The US Medicare system has a lot to learn from its Canadian counterpart a new study suggests.

Researchers at the CUNY School of Public health said that if the US had followed the single-payer Canadian model, Medicare would have saved $2.15 trillion since 1980.

"Canada's Medicare program has been much more successful in controlling costs than the US Medicare program," said Steffie Woolhandler, of CUNY's School of Public Health, reported HealthDay.

"Canada's system is a real single-payer system — our system is single-payer for only a portion of the population," she said.

Indeed, Medicare costs have increased three times faster than its Canadian counterpart, despite the latter's ban on co-pays and deductibles.

According to MedPage Today, the report found that spending per Medicare enrollee increased from $1,215 in 1980 to $9,446 in 2009.
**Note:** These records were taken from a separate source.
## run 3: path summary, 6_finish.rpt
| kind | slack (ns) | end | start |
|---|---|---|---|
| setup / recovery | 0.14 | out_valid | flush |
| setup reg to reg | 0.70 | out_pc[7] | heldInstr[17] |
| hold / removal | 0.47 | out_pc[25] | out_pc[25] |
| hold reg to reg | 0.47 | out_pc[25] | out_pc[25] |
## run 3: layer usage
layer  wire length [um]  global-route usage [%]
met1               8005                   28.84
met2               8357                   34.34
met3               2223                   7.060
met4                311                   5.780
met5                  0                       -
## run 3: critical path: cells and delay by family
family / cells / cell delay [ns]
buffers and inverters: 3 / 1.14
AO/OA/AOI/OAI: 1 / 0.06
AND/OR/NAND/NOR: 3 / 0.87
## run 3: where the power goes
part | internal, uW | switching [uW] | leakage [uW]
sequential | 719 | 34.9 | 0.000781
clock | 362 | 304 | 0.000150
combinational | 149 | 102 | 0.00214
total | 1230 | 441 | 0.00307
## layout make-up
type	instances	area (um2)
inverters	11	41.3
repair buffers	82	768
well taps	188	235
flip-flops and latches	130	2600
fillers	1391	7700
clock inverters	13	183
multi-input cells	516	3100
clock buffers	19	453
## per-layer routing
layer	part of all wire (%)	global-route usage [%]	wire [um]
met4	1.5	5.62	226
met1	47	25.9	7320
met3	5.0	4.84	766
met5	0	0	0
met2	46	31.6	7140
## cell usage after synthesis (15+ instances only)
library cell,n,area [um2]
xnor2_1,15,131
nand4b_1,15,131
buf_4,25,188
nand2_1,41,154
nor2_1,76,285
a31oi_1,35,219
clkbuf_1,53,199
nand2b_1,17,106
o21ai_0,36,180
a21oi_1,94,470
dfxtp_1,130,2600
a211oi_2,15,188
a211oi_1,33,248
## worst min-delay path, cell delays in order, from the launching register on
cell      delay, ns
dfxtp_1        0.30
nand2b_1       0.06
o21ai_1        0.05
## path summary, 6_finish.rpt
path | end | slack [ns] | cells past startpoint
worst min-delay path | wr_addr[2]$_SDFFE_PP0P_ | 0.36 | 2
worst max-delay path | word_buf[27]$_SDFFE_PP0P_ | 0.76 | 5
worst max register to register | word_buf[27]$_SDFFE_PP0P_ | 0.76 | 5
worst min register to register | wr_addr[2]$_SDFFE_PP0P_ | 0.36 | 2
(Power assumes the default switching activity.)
In Canada, where Medicare does not exist, per capita expenditures on  elderly patients rose from $2,141 to $9,292, during the same period.

Researchers said that there are rather straightforward explanation as to why.

Administrative costs in the US are far higher in the US (31 percent compared to 16 percent) as the single-payer Canadian system is less complex.

Also, hospitals in Canada are paid less than those in the US, reported HealthDay, and drug prices are negotiated by the government in Canada pushing costs down.

The Washington Post also said that Canadian provinces tend to have global budgets that cap healthcare spending and pay for doctors – an idea that the US has not embraced fearing a lack of coverage.

The US also has many more specialists that charge more money, whereas Canadians rely more on primary physcians.

Canadians wait more than double than their American counterparts on average for an appointment with a specialist said the Post.

Despite the lower cost, health outcomes in the US and Canada are largely the same, with Canadians living slightly longer than their southern neighbors.

The study was published in the Archives of Internal Medicine.